I long for the day when he's in a new job and new accommodation, and even have a new love in his life. Until then we'll carry on being supportive as possible.

Sago Wed 05-Jan-22 15:14:03

Sapphire24 I feel your pain,all these things weigh so heavy at the time.

It is amazing how quickly things improve.

Not long after “the photo” my middle son was rushed on a blue light to hospital after falling (drunk) at 3 am.
He nearly lost his eye, thanks to an amazing maxi facial surgeon he recovered and has 20/20 vision still.
It was the wake up call he needed.

I hope your son finds a better job, a new love and a wonderful home.

Sapphire24 Wed 05-Jan-22 15:32:04

So glad that your son is ok, and thanks for your comments about my son. Fortunately my lad is coming to stay with us for a few weeks, so at least I can keep an eye on him. Must remember not to say that to him!!!

kircubbin2000 Wed 05-Jan-22 16:28:53

My eldest has always caused the most worry. I really think he lacks any common sense. He is now in isolation in the middle East after taking 2 long flights and a bus journey so that he could have a holiday! I just hope they are properly insured.

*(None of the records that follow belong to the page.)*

### config.mk
export PLATFORM = sky130hd
export DESIGN_NAME = div_sequencer
export DESIGN_NICKNAME = d
export VERILOG_FILES = /design/src/rtl/div_sequencer_pkg.sv /design/src/rtl/div_sequencer_div_step.sv /design/src/rtl/div_sequencer.sv
export SDC_FILE = /design/constraint.sdc
export NUM_CORES = 1
export LEC_CHECK = 0
export ABC_CLOCK_PERIOD_IN_PS = 6600
export BUFFER_PORTS_ARGS = -buffer_cell sky130_fd_sc_hd__buf_2
export CORE_MARGIN = 3
export CORE_UTILIZATION = 45
export CTS_CLUSTER_SIZE = 30
export DETAILED_ROUTE_END_ITERATION = 10
export GPL_TIMING_DRIVEN = 0
export PLACE_DENSITY = 0.69
export SETUP_SLACK_MARGIN = 0.3
export SLEW_MARGIN = 20
export SYNTH_ARGS = -nofsm -noshare
export SYNTH_HDL_FRONTEND = slang
export SYNTH_SLANG_ARGS = --single-unit
export TNS_END_PERCENT = 5
### constraint.sdc
create_clock -name CLK -period 6.6 [get_ports CLK]
set_input_delay 0.99 -clock CLK [delete_from_list [all_inputs] [get_ports CLK]]
set_output_delay 0.99 -clock CLK [all_outputs]
set_load 0.02 [all_outputs]
### src/rtl/div_sequencer_pkg.sv
// Shared constants for the RV32M divide sequencer: ALU select codes,
// FSM state encoding and op-class helpers.
package div_sequencer_pkg;

  localparam logic [4:0] ALU_DIV  = 5'b01111;
  localparam logic [4:0] ALU_DIVU = 5'b10000;
  localparam logic [4:0] ALU_REM  = 5'b10001;
  localparam logic [4:0] ALU_REMU = 5'b10010;

  localparam logic [31:0] INT_MIN  = 32'h8000_0000;
  localparam logic [31:0] ALL_ONES = 32'hFFFF_FFFF;

  localparam int CNT_W = 5;

  typedef enum logic [1:0] {
    DIV_IDLE = 2'd0,
    DIV_CALC = 2'd1,
    DIV_FIN  = 2'd2
  } div_state_e;

  function automatic logic is_div_op(input logic [4:0] sel);
    return (sel == ALU_DIV) || (sel == ALU_DIVU) || (sel == ALU_REM) || (sel == ALU_REMU);
  endfunction

  function automatic logic is_signed_op(input logic [4:0] sel);
    return (sel == ALU_DIV) || (sel == ALU_REM);
  endfunction

  function automatic logic is_rem_op(input logic [4:0] sel);
    return (sel == ALU_REM) || (sel == ALU_REMU);
  endfunction

endpackage

### src/rtl/div_sequencer_div_step.sv
// One radix-2 restoring division iteration; purely combinational so it can
// be chained for a multi-bit-per-cycle variant.
module div_step #(
  parameter int XLEN = 32
) (
  input  logic [XLEN-1:0] rem_i,
  input  logic [XLEN-1:0] quo_i,
  input  logic [XLEN-1:0] divisor_i,
  output logic [XLEN-1:0] rem_o,
  output logic [XLEN-1:0] quo_o
);

  logic [XLEN:0]   shifted;
  logic [XLEN-1:0] diff;
  logic            ge;

  // Compare on XLEN+1 bits so the shifted-out top bit of rem is not lost.
  assign shifted = {rem_i, quo_i[XLEN-1]};
  assign ge      = shifted >= {1'b0, divisor_i};
  assign diff    = shifted[XLEN-1:0] - divisor_i;

  always_comb begin
    rem_o = shifted[XLEN-1:0];
    quo_o = {quo_i[XLEN-2:0], 1'b0};
    if (ge) begin
      rem_o = diff;
      quo_o = {quo_i[XLEN-2:0], 1'b1};
    end
  end

endmodule

### src/rtl/div_sequencer.sv
// EX-stage multi-cycle DIV/DIVU/REM/REMU sequencer: 32-step restoring divide
// with RISC-V special cases, registered RESULT and a one-cycle DONE pulse.
module div_sequencer
  import div_sequencer_pkg::*;
#(
  parameter int XLEN = 32
) (
  input  logic            CLK,
  input  logic            RESET,
  input  logic            START,
  input  logic [4:0]      SELECT,
  input  logic [XLEN-1:0] DATA1,
  input  logic [XLEN-1:0] DATA2,
  input  logic            FLUSH,
  output logic            BUSY,
  output logic            DONE,
  output logic [XLEN-1:0] RESULT
);

  div_state_e       state_q, state_d;
  logic [CNT_W-1:0] cnt_q, cnt_d;
  logic [4:0]       op_q, op_d;
  logic [XLEN-1:0]  rem_q, rem_d, quo_q, quo_d, dvsr_q, dvsr_d, result_q, result_d;
  logic             neg_q_q, neg_q_d, neg_r_q, neg_r_d;

  logic            sgn;
  logic [XLEN-1:0] a_abs, b_abs, step_rem, step_quo, q_fix, r_fix;

  assign sgn   = is_signed_op(SELECT);
  assign a_abs = (sgn && DATA1[XLEN-1]) ? (~DATA1 + 1'b1) : DATA1;
  assign b_abs = (sgn && DATA2[XLEN-1]) ? (~DATA2 + 1'b1) : DATA2;
  assign q_fix = neg_q_q ? (~step_quo + 1'b1) : step_quo;
  assign r_fix = neg_r_q ? (~step_rem + 1'b1) : step_rem;

  div_step #(.XLEN(XLEN)) u_step (
    .rem_i     (rem_q),
    .quo_i     (quo_q),
    .divisor_i (dvsr_q),
    .rem_o     (step_rem),
    .quo_o     (step_quo)
  );

  always_comb begin
    state_d  = state_q;
    cnt_d    = cnt_q;
    op_d     = op_q;
    rem_d    = rem_q;
    quo_d    = quo_q;
    dvsr_d   = dvsr_q;
    result_d = result_q;
    neg_q_d  = neg_q_q;
    neg_r_d  = neg_r_q;
    unique case (state_q)
      DIV_IDLE: begin
        if (START && !FLUSH && is_div_op(SELECT)) begin
          op_d    = SELECT;
          dvsr_d  = b_abs;
          neg_q_d = sgn & (DATA1[XLEN-1] ^ DATA2[XLEN-1]);
          neg_r_d = sgn & DATA1[XLEN-1];
          if (DATA2 == '0) begin
            result_d = is_rem_op(SELECT) ? DATA1 : ALL_ONES;
            state_d  = DIV_FIN;
          end else if (sgn && DATA1 == INT_MIN && DATA2 == ALL_ONES) begin
            result_d = is_rem_op(SELECT) ? '0 : INT_MIN;
            state_d  = DIV_FIN;
          end else begin
            rem_d   = '0;
            quo_d   = a_abs;
            cnt_d   = 5'd31;
            state_d = DIV_CALC;
          end
        end
      end
      DIV_CALC: begin
        if (FLUSH) begin
          state_d = DIV_IDLE;
        end else begin
          rem_d = step_rem;
          quo_d = step_quo;
          if (cnt_q == '0) begin
            result_d = is_rem_op(op_q) ? r_fix : q_fix;
            state_d  = DIV_FIN;
          end else begin
            cnt_d = cnt_q - 5'd1;
          end
        end
      end
      DIV_FIN:  state_d = DIV_IDLE;
      default:  state_d = DIV_IDLE;
    endcase
  end

  always_ff @(posedge CLK or negedge RESET) begin
    if (!RESET) begin
      state_q  <= DIV_IDLE;
      cnt_q    <= '0;
      op_q     <= '0;
      rem_q    <= '0;
      quo_q    <= '0;
      dvsr_q   <= '0;
      result_q <= '0;
      neg_q_q  <= 1'b0;
      neg_r_q  <= 1'b0;
    end else begin
      state_q  <= state_d;
      cnt_q    <= cnt_d;
      op_q     <= op_d;
      rem_q    <= rem_d;
      quo_q    <= quo_d;
      dvsr_q   <= dvsr_d;
      result_q <= result_d;
      neg_q_q  <= neg_q_d;
      neg_r_q  <= neg_r_d;
    end
  end

  assign BUSY   = (state_q != DIV_IDLE);
  assign DONE   = (state_q == DIV_FIN);
  assign RESULT = result_q;

endmodule

======== After elaboration in Yosys (flattened, before gate mapping) ========
Index checks and enable logic that the tools add are counted.
operators by class
  add/sub/neg operators ................... 6
  magnitude comparators ................... 1
  equal/unequal tests ..................... 18
  muxes and demuxes ....................... 37
  bitwise gates (word level) .............. 7
  reduce and logical (&&, ||, !) cells .... 23
operators with widths
  kind                     count
  $mux W32                 21
  $pmux W32 S2             3
  $add A32 B1 Y32 const B  4
  $not A32 Y32             4
  $eq A32 B32 Y1 const B   2
  $ge A33 B32 Y1           1
  $logic_not A32 Y1        1
  $sub A32 B32 Y32         1
  $eq A5 B5 Y1 const B     5
  $mux W5                  5
  $ne A2 B2 Y1 const B     6
  $mux W2                  5
  $pmux W5 S2              1
  $reduce_and A5 Y1        2
  $logic_and A1 B1 Y1      6
  $logic_or A1 B1 Y1       6
  $ne A3 B3 Y1 const B     2
  $reduce_and A6 Y1        1
  $eq A5 B4 Y1 const B     1
  $logic_not A5 Y1         1
  $sub A5 B1 Y5 const B    1
  $pmux W2 S2              1
  $reduce_and A2 Y1        2
  $reduce_bool A2 Y1       2
  7 further kinds          8
word-level totals
  register bits after elaboration ......... 142
  bits of input ports ..................... 73
  output and inout bits ................... 34
  word-level logic and storage cells ...... 101

======== Longest topological paths before layout ========
Gate-level depths: netlist (run 1).
  depth after elaboration ................. 9
  depth in mapped cells ................... 26

======== Modules after synthesis ========
From an unflattened synthesis (run 1), not the netlist that was laid out.
second synthesis, totals
  cell total of the unflattened synthesis .. 1450
  area, all modules ....................... 11698.7 um2
modules (own cells, without submodules)
  module         times used  cells each  area each (um2)  sequential area each (um2)
  div_sequencer  1           1095        9127.5           3553.4
  div_step       1           355         2571.2           0.0

======== Least setup slack after synthesis (run 1) ========
No wires, ideal clock.
  kind .................................... reg-to-reg
  start point ............................. register rem_q[5]
  end point ............................... register result_q[28], in the netlist RESULT[28]
  setup time .............................. 0.088 ns
  arrival time ............................ 4.810 ns
  required time ........................... 6.512 ns
  slack ................................... 1.702 ns
  cell stages (with the launch flop) ...... 23
  path through ............................ dfrtp_1 ha_1 buf_2 a21oi_2 o21ai_1 o211a_1 o21ai_2 nand2_8 inv_2 buf_2 buf_2 buf_1 ha_1 nand2b_1 nand2b_1 or3_1 nand2b_4 or3_1 o31ai_1 xnor2_1 o221ai_1 and2_1 a41oi_1
between the ends
  word-level cells in the longest chain between the ends .. 9
  elaborated cells on any way between the ends .. 14
ends and longest elaborated chain
  item                                                RTL line                                                    RTL
  start: declaration                                  div_sequencer.sv:23                                         logic [XLEN-1:0] rem_q, rem_d, quo_q, quo_d, dvsr_q, dvsr_d, result_q, result_d;
  start signal: assignment                            div_sequencer.sv:108                                        rem_q <= rem_d;
  $sub A32 B32 Y32 or $ge A33 B32 Y1 (tied branches)  div_sequencer_div_step.sv:20, div_sequencer_div_step.sv:19
  $mux W32 or $mux W1 (tied branches)                 div_sequencer_div_step.sv:25                                if (ge) begin
  $not A32 Y32, on equally long branches              div_sequencer.sv:33, div_sequencer.sv:32
  $add A32 B1 Y32, on equally long branches           div_sequencer.sv:33, div_sequencer.sv:32
  $mux W32, on equally long branches                  div_sequencer.sv:33, div_sequencer.sv:32
  $mux W32 (*)                                        div_sequencer.sv:81                                         result_d = is_rem_op(op_q) ? r_fix : q_fix;
  $mux W32 (*)                                        div_sequencer.sv:80                                         if (cnt_q == '0) begin
  $mux W32 (*)                                        div_sequencer.sv:75                                         if (FLUSH) begin
  $pmux W32 S2 (*)                                    div_sequencer.sv:53                                         unique case (state_q)
  end signal: assignment                              div_sequencer.sv:111                                        result_q <= result_d;
  end: declaration                                    div_sequencer.sv:23
Every way passes the cells marked *; elsewhere a longest branch is shown, timed or not. The select of a mux whose other input is x is not followed.
A chain may end at the register's enable or synchronous reset.

======== Final worst setup path (run 1) ========
  start point ............................. register rem_q[24]
  end point ............................... register result_q[30], in the netlist RESULT[30]
Same word-level chain as after synthesis.

==> flow_summary.yaml, run 1 <==
outcome:
  outcome: "completed"
critical_path:
  critical_path.max_stage_delay_ps: 560
  worstPathArrival_ps: 6330
  startpoint: "rem_q[24]"
  path_max_fanout: 10
  reg2regPathDepth: 20
  endpoint: "RESULT[30]"
  path_class: "reg2reg"
  r2r_start: "rem_q[24]"
  worstPathRequired_ps: 6950
  cp-end-kind: "flop"
  r2r_slack_ps: 620
  r2r_end: "RESULT[30]"
  path_cells: "ha_1 > nand2_1 > nor3_1 > nor3b_1 > nand4_1 > and4_4 > buf_6 > nand2_8 > buf_2 > buf_2 > buf_1 > nand2_1 > o21ai_0 > ha_1 > o221ai_2 > nor4b_4 > nand4bb_2 > o41ai_2 > xnor2_1 > o31ai_2"
  cp-start-kind: "flop"
  slowest_stage: "buf_1"
synthesis:
  ys_top_cells_by_count: "nand2_1 (235), o21ai_0 (179), dfrtp_1 (142)"
  yosysUniqueCellTypes: 88
  synth_edf_count: 0
  synth_warnings: 0
  synth_area_leaders: "dfrtp_1 (30%), o21ai_0 (7.7%), nand2_1 (7.6%)"
  synth_top_area_share_pct: 30.5
  syn_nets: 1628
  syn_area_per_cell_sq_um: 7.70
  synthFlopType: "dfrtp_1"
  synth_most_common_cell: "nand2_1"
  synth-async-reset-ratio_pct: 100
  ys_ff_latch: 142
  syn-cell-area_sq_um: 11700
  yosysTopAreaCell: "dfrtp_1"
  yosysSeqAreaShare_pct: 30.5
  syn_inst: 1515
grt:
  grt_pass1_vias: 11500
  grt_max_degree: 76
  gr-total-overflow: 0
  track_usage_pct: 28.6
  antenna_found_initial: 0
  grt_first_pass_wirelength_mm: 64.0
place:
  dp_hpwl_mm: 31.9
  place.gp.congestion: 0.952
  io_buffers: 106
floorplanning:
  core_area_sq_um: 25300
  die-area_sq_um: 27900
  initial_utilization_pct: 46.1
  core.rowCount: 58
  io_pins: 107
  die_h_um: 167
  die_w_um: 167
timing:
  slew_viol_final: 0
  worst_slew_pin_slew_ps: 919
  timing.fmax_mhz: 167
  slew_headroom_pct: 38.2
  setup_violations: 0
  fin_skew_ps: 14.6
  rsz0062_at_grt: "false"
  hold_viol_final: 0
  layout_min_cycle_time_ps: 5980
  fin_crit_sh_pct: 90.6
  setup_tns_ps: 0
pwr:
  peakVddDrop_mv: 0.312
  switching_share_pct: 54.3
  pwr-share-clk_pct: 11.7
  pwr_density_cell_nw_per_um2: 628
  power_uw: 8300
  p_int_uw: 3800
  p_sw_uw: 4510
  p_seq_share_pct: 20.3
  p_comb_share_pct: 67.9
  power.leakage_uw: 0.00561
cells_and_area:
  drive_gt1_share_pct: 12.1
  n_fill_cell: 2478
  multi_input_area_sq_um: 7570
  antenna-diode-count: 0
  area_growth_pct: 13.3
  fin_nets: 1754
  seqCellArea_sq_um: 3550
clock_network:
  root_buffer: "clkbuf_16"
  clockBufferDepth: 2
  clock_latency_ps: 440
  clock-sinks: 142
  cts_tree: "done"
  cts_buffers: 17
  htree_levels: 4
  cts_setup_buffers: 0
  clk_pin_slew_ps: 70
  cts-resized-gates: 0
  cts_hold_buf: 0
routing:
  totalWireLength_mm: 40.6
  num_vias: 12100
  drc_errors: 0
  drt_iter0_drc: 1264
  drt_pass1_iterations: 8
  viasPerCell: 6.10
  wl_per_cell_um: 20.5
  postRouteAntennaNets: 0
run:
  maxCapViolCount: 0
hold_path:
  hp-class: "reg2reg"
## critical path, delay by kind of cell, from the launching register on
| family | cells | cell delay [ps] |
|---|---|---|
| AND/OR/NAND/NOR | 9 | 2310 |
| buffers and inverters | 4 | 1290 |
| AO/OA/AOI/OAI | 4 | 990 |
| adder cells (fa/ha/maj) | 2 | 730 |
| flip-flops | 1 | 420 |
| XOR/XNOR | 1 | 140 |
## layout by cell type, fill, tap and decap left out, types with 10 or more instances in the layout
master     Yosys  final
a21o_1        11     11
o21ai_0      179    179
mux2i_1       18     18
a31oi_1       10     10
xor2_1        61     61
o221ai_1      13     13
nand2b_1      11     11
o31ai_1       30     30
inv_1         55     55
o21ai_1       18     18
clkbuf_16      0     17
dfrtp_1      142    142
a21oi_1      125    125
nand2_1      235    235
clkbuf_1      53     54
o41ai_1       12     12
nand4_1       18     18
nand3_1       15     15
or4_1         15     15
or3_1         19     19
nor2_1       135    135
ha_1          39     39
buf_2         16    121
a211oi_1      16     16
xnor2_1       79     79
nor3_1        27     27
nor4_1        16     16
## worst min-delay path by stage
stage / cells after the start / slack (ps) / end / from
floorplan: 2 / 450 / op_q[3] / op_q[3]
global placement: 2 / 450 / RESULT[2] / RESULT[2]
detailed placement: 2 / 450 / RESULT[2] / RESULT[2]
finish: 2 / 460 / RESULT[2] / RESULT[2]
global route: 1 / 500 / cnt_q[4] / cnt_q[4]
CTS: 2 / 470 / RESULT[2] / RESULT[2]
## cell families after synthesis
| group | after synthesis | share of synthesized area, % |
|---|---|---|
| fa+ha+maj | 40 | 4.35 |
| mux | 21 | 1.96 |
| compound gates | 497 | 26.5 |
| flops | 142 | 30.5 |
| xor+xnor | 140 | 10.5 |
| buf+inv | 136 | 4.66 |
| simple gates | 539 | 21.6 |
## area by class of cell
cell class / instances / share of cell area (%)
Clock inverter: 13 / 0.966
Clock buffer: 19 / 3.35
Tap cell: 330 / 3.12
Sequential cell: 142 / 26.9
Inverter: 56 / 1.59
Timing Repair Buffer: 107 / 4.30
Buffer: 80 / 2.53
Multi-Input combinational cell: 1237 / 57.3
## metrics by stage
step / instances / instance area (sq um) / worst slack, ps / utilization, % / hold WS, ps
floorplan: 1515 / 11700 / 1700 / - / 447
global placement: 1951 / 12600 / 627 / 49.8 / 450
detailed placement: 1952 / 12600 / 628 / 49.9 / 451
CTS: 1984 / 13200 / 586 / 52.2 / 466
global route: 1984 / 13200 / 317 / 52.2 / 496
finish: 1984 / 13200 / 618 / 52.2 / 460
## power groups by stage
stage	Combinational, uW	Clock [uW]	Sequential (uW)
floorplan	4010	0	1650
global placement	5460	0	1680
detailed placement	5520	0	1690
CTS	5550	979	1670
global route	6230	1010	1730
finish	5640	975	1690
## per-layer routing
layer / vias up / wire length [um] / share of wire (%) / track usage (%)
met5: - / 0 / 0 / 0
met4: 0 / 1360 / 3.3 / 10.3
met3: 83 / 3130 / 7.7 / 4.53
met2: 514 / 17800 / 44 / 43.5
met1: 5819 / 18300 / 45 / 41.3
li1: 5695 / - / - / -
## state kept, by name, summed over array words and instances, names as in the netlist
| signal | cells |
|---|---|
| RESULT | 32 |
| dvsr_q | 32 |
| quo_q | 32 |
| rem_q | 32 |
| cnt_q | 5 |
| op_q | 5 |
| state_q | 2 |
| neg_q_q | 1 |
| neg_r_q | 1 |
Power figures use the tool's default switching activity.
==> run 2, diff against run 1 <==
Settings changed: PLACE_DENSITY 0.69 to 0.61.
==> flow_summary.yaml, run 2 (synthesis gave the netlist of run 1 again) <==
timing:
  hold_viol_final: 0
  slew_headroom_pct: 41.7
  rsz0062_at_grt: "false"
  layout_min_cycle_time_ps: 5780
  worst_slew_pin_slew_ps: 869
  setup_ws_ps: 817
  slew_viol_final: 0
  setup_tns_ps: 0
  timing.fmax_mhz: 173
  fin_skew_ps: 16.8
  fin_crit_sh_pct: 87.6
  setup_violations: 0
place:
  io_buffers: 106
  place.gp.congestion: 0.958
  pre_cts_slack_ps: 627
  dp_hpwl_mm: 32.4
floorplanning:
  die_h_um: 167
  die_w_um: 167
  initial_utilization_pct: 46.1
  core.rowCount: 58
  io_pins: 107
  die-area_sq_um: 27900
  core_area_sq_um: 25300
run:
  maxCapViolCount: 0
routing:
  totalWireLength_mm: 41.4
  viasPerCell: 6.02
  drt_iter0_drc: 1147
  wl_per_cell_um: 20.9
  num_vias: 12000
  postRouteAntennaNets: 0
  drt_pass1_iterations: 6
  drc_errors: 0
critical_path:
  path_class: "reg2reg"
  startpoint: "dvsr_q[6]"
  worstPathRequired_ps: 6950
  path_max_fanout: 10
  r2r_start: "dvsr_q[6]"
  path_cells: "inv_1 > ha_1 > buf_2 > a21oi_2 > o21ai_1 > o211a_1 > o21ai_4 > nand2_8 > inv_2 > buf_2 > buf_2 > clkbuf_2 > ha_1 > nand2b_1 > nand2b_1 > or3_1 > nand2b_4 > or3_1 > o31ai_1 > xnor2_1 > o221ai_1 > and2_1 > a41oi_1"
  r2r_end: "RESULT[28]"
  critical_path.max_stage_delay_ps: 430
  slowest_stage: "or3_1"
  r2r_slack_ps: 820
  worstPathArrival_ps: 6130
  cp-end-kind: "flop"
  reg2regPathDepth: 23
  cpMostUsedCell: "buf_2"
  cp-start-kind: "flop"
pwr:
  peakVddDrop_mv: 0.246
  pwr_density_cell_nw_per_um2: 633
  power.leakage_uw: 0.00564
cells_and_area:
  n_fill_cell: 2520
  antenna-diode-count: 0
  final_common_cell: "nand2_1"
  drive_gt1_share_pct: 12.2
  seqCellArea_sq_um: 3550
  layout.cells.most_common_list: "nand2_1 (235), o21ai_0 (179), dfrtp_1 (142)"
  fin_nets: 1754
  multi_input_area_sq_um: 7580
  utilization_pct: 52.3
  area_growth_pct: 13.6
grt:
  gr-total-overflow: 0
  grt_pass1_vias: 11200
  grt_max_degree: 83
  antenna_found_initial: 0
  track_usage_pct: 28.9
  grt_first_pass_wirelength_mm: 63.7
clock_network:
  cts_setup_buffers: 0
  clockBufferDepth: 2
  clk_pin_slew_ps: 70
  clock-sinks: 142
  cts_hold_buf: 0
  cts_tree: "done"
  clock_latency_ps: 440
  htree_levels: 4
  root_buffer: "clkbuf_16"
  cts_buffers: 17
hold_path:
  hp-class: "reg2reg"
  holdPathStages: 2
  min_to: "RESULT[2]"
  worstHoldStart: "RESULT[2]"
outcome:
  outcome: "completed"
[run 2: worst max-delay path: cells and delay by family, from the launching register on]
kind | cells | cell delay (ps)
buf+inv | 6 | 1260
flops | 1 | 380
fa+ha+maj | 2 | 490
xor+xnor | 1 | 160
simple gates | 7 | 1700
compound gates | 7 | 1680
[run 2: how the worst max path moves through the flow]
stage	to	slack (ps)	cells after the start
after CTS	RESULT[28]	570	22
final	RESULT[28]	820	23
after detailed placement	RESULT[28]	630	22
after global placement	RESULT[28]	620	22
after global routing	RESULT[28]	380	22
after floorplan	RESULT[28]	1700	22
[run 2: timing repair]
item	4_1_cts	5_1_grt
setup endpoints to repair	0	3
endpoints found under the hold margin	0	0
gates resized for setup	0	3
[run 2: layout make-up]
class / instances / area share [%]
multi-input cells: 1237 / 57.2
flip-flops and latches: 142 / 26.8
repair buffers: 107 / 4.29
clock buffers: 18 / 3.31
well taps: 330 / 3.12
plain buffers: 80 / 2.53
inverters: 56 / 1.59
clock inverters: 14 / 1.18
[run 2: per-stage QoR]
step                cells  hold slack [ps]  instance area [sq um]  total power [uW]
finish               1984              467                  13300              8390
global route         1984              509                  13300              9040
CTS                  1984              476                  13200              8300
detailed placement   1952              451                  12600              7260
global placement     1951              453                  12600              7200
floorplan            1515              447                  11700              5660
[run 2: metal layers]
layer	track usage [%]	share of wire, %	up-vias
li1	-	-	5697
met1	41.3	46	5708
met2	44.4	44	471
met3	5.70	7.5	77
met4	8.82	2.8	0
met5	0	0	-
[run 2: report_power, final]
part           switching (uW)  leakage [uW]  internal (uW)  total (uW)
Combinational            3670       0.00356           2010        5680
Clock                     442      0.000286            574        1020
Sequential                444       0.00179           1250        1690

AGAA4 Wed 05-Jan-22 16:39:07

I remember my mum saying to me " if you're doing well then so am I. If you're not doing well I'm
not either".
I understand what she meant now I have ACs and GCs.

Jaxjacky Wed 05-Jan-22 16:42:29

You never stop, my son was a pain in the proverbial, feckless, selfish and irresponsible for years. He seems to have settled in the last couple of years, doesn’t stop my brain, for a nanosecond, wondering when he rings.

Germanshepherdsmum Wed 05-Jan-22 16:57:31

My son, now 36, has never given me any cause to worry but I always will anyway.

SylviaPlathssister Thu 06-Jan-22 11:16:20

No, is the short answer to the question. A few of mine are Doctors and it’s a inhuman job at the moment. I worry about the toll the pace is taking on them.
Last January was unbelievably terrible. We still have this month in front of them.
For goodness sake Boris, get more Doctors and other medical staff trained, as the strain on those in situ, is immense.
There are no reserves..none. Don’t get ill Gransnetters as you may well get treated by utterly exhausted staff.

Yammy Thu 06-Jan-22 11:18:17

They are always your children and however successful or settled they are when something crops up maternal feelings of protection come to the fore, if you were like that when they were young.

rowyn Thu 06-Jan-22 11:18:25

Some of us have cause to worry.

mbody Thu 06-Jan-22 11:18:33

We will always worry!!

inishowen Thu 06-Jan-22 11:20:45

Since our daughter split from her husband three years ago my husband has become extremely anxious. He phones her at least once a day. He is worried about the children. I feel that they are all fine. He is waiting on tenterhooks for the next catastrophe. Its all very wearing.

Petalpop Thu 06-Jan-22 11:23:46

I don't think you ever stop worrying. We have had the usual up and downs as a family until about 5 years ago. Our DD had an horrendous event in her life that affected the whole family and I thought my heart would break. Now she has put her life together and we are now again a family with our usual ups and downs. I still worry about my AC but now I am a real worry guts about my GC. It never stops.